▶ _Exercise requirements_
Give the data again exactly, stopping after the "antenna: 345 / 863" line.

Stored data entries
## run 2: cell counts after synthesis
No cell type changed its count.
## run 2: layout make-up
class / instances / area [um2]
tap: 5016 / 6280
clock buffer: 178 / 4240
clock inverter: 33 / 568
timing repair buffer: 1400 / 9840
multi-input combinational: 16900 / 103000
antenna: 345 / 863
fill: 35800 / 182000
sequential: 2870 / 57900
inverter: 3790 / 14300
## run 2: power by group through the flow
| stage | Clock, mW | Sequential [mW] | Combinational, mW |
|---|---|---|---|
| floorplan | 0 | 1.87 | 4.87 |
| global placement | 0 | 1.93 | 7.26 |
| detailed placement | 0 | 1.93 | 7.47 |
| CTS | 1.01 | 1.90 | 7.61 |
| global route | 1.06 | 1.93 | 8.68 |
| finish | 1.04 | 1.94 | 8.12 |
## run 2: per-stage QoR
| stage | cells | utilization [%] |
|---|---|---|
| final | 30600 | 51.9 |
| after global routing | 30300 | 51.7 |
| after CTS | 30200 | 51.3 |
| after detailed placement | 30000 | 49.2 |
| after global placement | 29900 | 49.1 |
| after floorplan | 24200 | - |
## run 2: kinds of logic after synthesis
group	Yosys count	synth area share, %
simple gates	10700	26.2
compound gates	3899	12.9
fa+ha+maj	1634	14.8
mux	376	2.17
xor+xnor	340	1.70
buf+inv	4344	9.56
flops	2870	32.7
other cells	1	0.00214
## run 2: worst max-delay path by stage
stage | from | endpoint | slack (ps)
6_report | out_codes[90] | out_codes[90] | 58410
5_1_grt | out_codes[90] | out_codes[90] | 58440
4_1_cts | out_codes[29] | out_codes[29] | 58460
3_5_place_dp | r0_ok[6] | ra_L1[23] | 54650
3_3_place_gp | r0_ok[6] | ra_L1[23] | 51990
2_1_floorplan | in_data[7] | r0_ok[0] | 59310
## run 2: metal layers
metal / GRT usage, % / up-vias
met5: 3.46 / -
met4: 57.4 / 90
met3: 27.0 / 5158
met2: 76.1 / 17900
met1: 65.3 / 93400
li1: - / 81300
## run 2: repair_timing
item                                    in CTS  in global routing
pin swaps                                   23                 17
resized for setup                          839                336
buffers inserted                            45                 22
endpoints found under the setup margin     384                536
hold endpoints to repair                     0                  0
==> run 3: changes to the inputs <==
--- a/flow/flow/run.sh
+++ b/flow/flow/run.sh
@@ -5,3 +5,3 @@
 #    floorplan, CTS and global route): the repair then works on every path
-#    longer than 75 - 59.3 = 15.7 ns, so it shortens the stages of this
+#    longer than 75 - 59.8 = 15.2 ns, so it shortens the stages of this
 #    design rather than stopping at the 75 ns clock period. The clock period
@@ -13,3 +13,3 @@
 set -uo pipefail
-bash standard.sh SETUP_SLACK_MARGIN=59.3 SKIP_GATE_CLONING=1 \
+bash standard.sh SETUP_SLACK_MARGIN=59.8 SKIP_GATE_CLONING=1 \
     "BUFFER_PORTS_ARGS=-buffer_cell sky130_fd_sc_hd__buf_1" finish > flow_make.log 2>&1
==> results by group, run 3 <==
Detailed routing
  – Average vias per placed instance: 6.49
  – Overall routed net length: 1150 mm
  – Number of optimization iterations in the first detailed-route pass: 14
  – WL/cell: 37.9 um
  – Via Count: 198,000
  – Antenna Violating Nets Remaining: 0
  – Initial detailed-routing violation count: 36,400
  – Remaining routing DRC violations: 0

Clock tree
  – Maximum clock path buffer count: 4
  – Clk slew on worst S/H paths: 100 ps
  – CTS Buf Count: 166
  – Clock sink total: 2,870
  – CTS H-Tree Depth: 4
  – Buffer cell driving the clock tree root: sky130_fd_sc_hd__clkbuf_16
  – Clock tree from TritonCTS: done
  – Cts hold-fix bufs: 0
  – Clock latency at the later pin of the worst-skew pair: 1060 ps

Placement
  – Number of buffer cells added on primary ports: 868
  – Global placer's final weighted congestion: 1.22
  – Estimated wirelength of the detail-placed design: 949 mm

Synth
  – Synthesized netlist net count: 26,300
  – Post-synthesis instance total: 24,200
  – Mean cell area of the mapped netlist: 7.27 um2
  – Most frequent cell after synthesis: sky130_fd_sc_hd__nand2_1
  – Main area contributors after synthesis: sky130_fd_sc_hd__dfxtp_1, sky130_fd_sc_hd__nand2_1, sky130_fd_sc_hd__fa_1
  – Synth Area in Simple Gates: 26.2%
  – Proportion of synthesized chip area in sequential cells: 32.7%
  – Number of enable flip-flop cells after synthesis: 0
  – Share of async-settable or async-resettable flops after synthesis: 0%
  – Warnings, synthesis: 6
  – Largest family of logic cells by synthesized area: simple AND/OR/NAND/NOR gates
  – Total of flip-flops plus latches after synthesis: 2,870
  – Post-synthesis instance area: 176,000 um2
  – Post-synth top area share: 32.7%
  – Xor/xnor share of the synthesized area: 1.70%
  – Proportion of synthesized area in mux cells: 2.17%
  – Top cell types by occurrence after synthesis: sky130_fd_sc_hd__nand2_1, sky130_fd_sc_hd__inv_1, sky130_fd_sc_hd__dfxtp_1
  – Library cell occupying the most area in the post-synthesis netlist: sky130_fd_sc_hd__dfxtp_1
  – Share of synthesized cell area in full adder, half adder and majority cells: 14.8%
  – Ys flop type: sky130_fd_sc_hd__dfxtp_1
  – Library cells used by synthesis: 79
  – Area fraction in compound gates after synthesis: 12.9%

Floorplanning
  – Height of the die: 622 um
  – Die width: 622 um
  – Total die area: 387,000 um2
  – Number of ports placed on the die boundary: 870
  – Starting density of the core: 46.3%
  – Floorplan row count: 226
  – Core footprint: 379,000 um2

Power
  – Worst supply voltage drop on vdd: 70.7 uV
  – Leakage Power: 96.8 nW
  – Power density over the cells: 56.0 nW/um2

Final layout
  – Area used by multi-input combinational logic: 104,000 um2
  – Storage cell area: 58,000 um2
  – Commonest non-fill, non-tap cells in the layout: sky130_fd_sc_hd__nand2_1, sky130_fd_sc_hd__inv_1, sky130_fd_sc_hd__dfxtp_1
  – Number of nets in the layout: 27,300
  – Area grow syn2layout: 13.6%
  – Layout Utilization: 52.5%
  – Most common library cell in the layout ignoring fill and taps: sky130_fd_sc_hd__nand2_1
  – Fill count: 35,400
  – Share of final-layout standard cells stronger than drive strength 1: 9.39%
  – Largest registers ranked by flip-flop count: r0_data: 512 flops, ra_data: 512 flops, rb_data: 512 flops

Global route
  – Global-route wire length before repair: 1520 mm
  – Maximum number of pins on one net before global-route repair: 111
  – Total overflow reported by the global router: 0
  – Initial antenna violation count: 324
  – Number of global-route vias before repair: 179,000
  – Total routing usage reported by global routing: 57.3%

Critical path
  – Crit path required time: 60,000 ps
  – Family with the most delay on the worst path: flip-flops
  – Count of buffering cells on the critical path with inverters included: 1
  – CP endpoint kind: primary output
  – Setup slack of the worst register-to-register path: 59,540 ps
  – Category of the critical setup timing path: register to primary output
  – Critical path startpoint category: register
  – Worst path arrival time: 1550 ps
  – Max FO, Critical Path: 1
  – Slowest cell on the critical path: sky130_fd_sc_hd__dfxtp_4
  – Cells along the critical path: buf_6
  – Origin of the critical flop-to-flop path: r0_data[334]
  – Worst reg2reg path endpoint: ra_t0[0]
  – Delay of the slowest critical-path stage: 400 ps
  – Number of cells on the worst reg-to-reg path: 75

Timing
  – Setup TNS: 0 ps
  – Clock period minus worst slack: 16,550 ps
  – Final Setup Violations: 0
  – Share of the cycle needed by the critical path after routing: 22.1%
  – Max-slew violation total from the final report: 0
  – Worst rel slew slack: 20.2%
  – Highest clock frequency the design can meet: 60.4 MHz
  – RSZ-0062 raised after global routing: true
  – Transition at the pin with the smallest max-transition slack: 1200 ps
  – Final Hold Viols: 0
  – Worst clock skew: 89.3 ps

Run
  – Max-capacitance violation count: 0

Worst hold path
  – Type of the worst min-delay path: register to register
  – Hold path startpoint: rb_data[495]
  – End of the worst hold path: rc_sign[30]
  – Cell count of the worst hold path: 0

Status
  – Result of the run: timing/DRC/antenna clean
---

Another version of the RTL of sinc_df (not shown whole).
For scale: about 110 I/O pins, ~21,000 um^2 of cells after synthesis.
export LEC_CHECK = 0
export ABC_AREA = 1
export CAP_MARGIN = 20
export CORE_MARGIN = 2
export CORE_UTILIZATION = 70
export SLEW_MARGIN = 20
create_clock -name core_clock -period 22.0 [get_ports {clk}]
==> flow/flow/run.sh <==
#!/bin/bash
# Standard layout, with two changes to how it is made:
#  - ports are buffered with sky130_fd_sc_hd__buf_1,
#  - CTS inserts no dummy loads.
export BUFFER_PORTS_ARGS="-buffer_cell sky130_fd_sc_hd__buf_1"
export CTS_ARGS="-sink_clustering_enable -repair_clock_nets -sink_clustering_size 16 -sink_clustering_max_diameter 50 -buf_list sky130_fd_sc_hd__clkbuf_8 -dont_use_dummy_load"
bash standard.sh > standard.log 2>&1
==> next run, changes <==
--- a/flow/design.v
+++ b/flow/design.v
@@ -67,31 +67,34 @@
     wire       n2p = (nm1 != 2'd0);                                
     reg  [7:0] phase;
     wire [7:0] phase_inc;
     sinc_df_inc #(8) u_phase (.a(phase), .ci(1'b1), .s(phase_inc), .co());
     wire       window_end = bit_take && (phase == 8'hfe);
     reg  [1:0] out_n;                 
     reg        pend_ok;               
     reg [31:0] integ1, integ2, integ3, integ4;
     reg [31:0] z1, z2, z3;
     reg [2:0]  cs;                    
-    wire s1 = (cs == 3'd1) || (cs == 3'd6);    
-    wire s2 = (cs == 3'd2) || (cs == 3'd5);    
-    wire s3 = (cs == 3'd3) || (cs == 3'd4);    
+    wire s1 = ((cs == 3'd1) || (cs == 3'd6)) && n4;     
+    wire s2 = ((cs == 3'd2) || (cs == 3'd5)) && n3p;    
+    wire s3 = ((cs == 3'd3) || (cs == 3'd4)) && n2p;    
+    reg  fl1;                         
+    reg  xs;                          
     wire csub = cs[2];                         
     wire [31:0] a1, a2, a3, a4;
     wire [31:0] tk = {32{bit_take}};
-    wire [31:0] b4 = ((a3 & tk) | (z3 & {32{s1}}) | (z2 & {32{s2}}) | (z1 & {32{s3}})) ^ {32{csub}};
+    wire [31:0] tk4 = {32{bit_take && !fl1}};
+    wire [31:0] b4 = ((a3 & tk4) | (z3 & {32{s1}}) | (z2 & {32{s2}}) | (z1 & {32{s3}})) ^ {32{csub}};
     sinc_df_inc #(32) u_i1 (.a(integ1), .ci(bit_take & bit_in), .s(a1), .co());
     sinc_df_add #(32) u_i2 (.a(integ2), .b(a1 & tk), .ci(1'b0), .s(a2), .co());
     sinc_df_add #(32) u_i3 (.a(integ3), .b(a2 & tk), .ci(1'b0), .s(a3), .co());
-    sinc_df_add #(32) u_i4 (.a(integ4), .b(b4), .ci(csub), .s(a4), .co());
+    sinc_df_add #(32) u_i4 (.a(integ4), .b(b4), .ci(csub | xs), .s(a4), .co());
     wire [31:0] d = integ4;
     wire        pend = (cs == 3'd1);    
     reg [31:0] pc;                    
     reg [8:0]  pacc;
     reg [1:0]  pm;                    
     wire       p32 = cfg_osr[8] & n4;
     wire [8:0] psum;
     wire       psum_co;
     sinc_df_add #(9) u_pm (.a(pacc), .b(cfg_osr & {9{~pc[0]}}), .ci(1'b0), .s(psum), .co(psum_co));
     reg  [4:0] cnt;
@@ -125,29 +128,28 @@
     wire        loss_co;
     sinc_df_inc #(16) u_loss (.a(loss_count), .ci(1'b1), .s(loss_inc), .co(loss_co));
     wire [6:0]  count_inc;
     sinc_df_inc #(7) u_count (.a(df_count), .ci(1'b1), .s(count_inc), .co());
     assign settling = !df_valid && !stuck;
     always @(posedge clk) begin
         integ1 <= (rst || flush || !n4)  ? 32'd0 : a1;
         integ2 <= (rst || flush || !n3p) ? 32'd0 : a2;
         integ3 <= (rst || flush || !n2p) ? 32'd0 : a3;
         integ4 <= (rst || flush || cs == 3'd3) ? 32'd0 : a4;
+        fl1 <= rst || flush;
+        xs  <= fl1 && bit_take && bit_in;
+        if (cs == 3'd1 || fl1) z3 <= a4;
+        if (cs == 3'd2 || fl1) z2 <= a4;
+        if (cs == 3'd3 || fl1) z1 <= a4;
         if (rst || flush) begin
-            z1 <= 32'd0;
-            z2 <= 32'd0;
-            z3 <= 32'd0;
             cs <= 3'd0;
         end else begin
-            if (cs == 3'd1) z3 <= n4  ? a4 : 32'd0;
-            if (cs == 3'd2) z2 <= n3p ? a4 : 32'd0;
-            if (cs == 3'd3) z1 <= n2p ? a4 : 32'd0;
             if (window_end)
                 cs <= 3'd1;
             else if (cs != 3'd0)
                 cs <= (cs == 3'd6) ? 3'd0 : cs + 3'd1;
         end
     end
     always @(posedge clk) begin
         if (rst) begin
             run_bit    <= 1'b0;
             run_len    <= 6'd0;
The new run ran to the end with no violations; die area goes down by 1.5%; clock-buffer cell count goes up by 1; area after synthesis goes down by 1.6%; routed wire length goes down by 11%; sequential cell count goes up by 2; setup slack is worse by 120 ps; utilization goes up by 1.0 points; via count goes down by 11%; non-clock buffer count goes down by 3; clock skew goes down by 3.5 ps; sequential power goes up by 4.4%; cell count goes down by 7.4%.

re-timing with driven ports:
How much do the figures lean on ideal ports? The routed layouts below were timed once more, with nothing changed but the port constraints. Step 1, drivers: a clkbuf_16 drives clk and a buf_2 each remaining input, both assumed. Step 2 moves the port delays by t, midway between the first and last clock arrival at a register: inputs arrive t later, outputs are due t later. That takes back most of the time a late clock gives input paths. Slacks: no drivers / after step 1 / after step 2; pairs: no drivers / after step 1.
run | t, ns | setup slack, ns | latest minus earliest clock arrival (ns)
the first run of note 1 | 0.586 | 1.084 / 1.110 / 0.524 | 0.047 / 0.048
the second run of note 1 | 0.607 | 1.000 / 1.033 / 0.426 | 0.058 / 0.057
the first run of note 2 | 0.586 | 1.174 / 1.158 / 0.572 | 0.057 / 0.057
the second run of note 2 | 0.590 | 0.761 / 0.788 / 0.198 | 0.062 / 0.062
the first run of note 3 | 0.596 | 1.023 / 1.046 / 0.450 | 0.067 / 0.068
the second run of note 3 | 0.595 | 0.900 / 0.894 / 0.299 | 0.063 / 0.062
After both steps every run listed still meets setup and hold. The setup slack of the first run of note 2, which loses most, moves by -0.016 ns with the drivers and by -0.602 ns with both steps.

▶ _Exercise output_
## run 2: cell counts after synthesis
No cell type changed its count.
## run 2: layout make-up
class / instances / area [um2]
tap: 5016 / 6280
clock buffer: 178 / 4240
clock inverter: 33 / 568
timing repair buffer: 1400 / 9840
multi-input combinational: 16900 / 103000
antenna: 345 / 863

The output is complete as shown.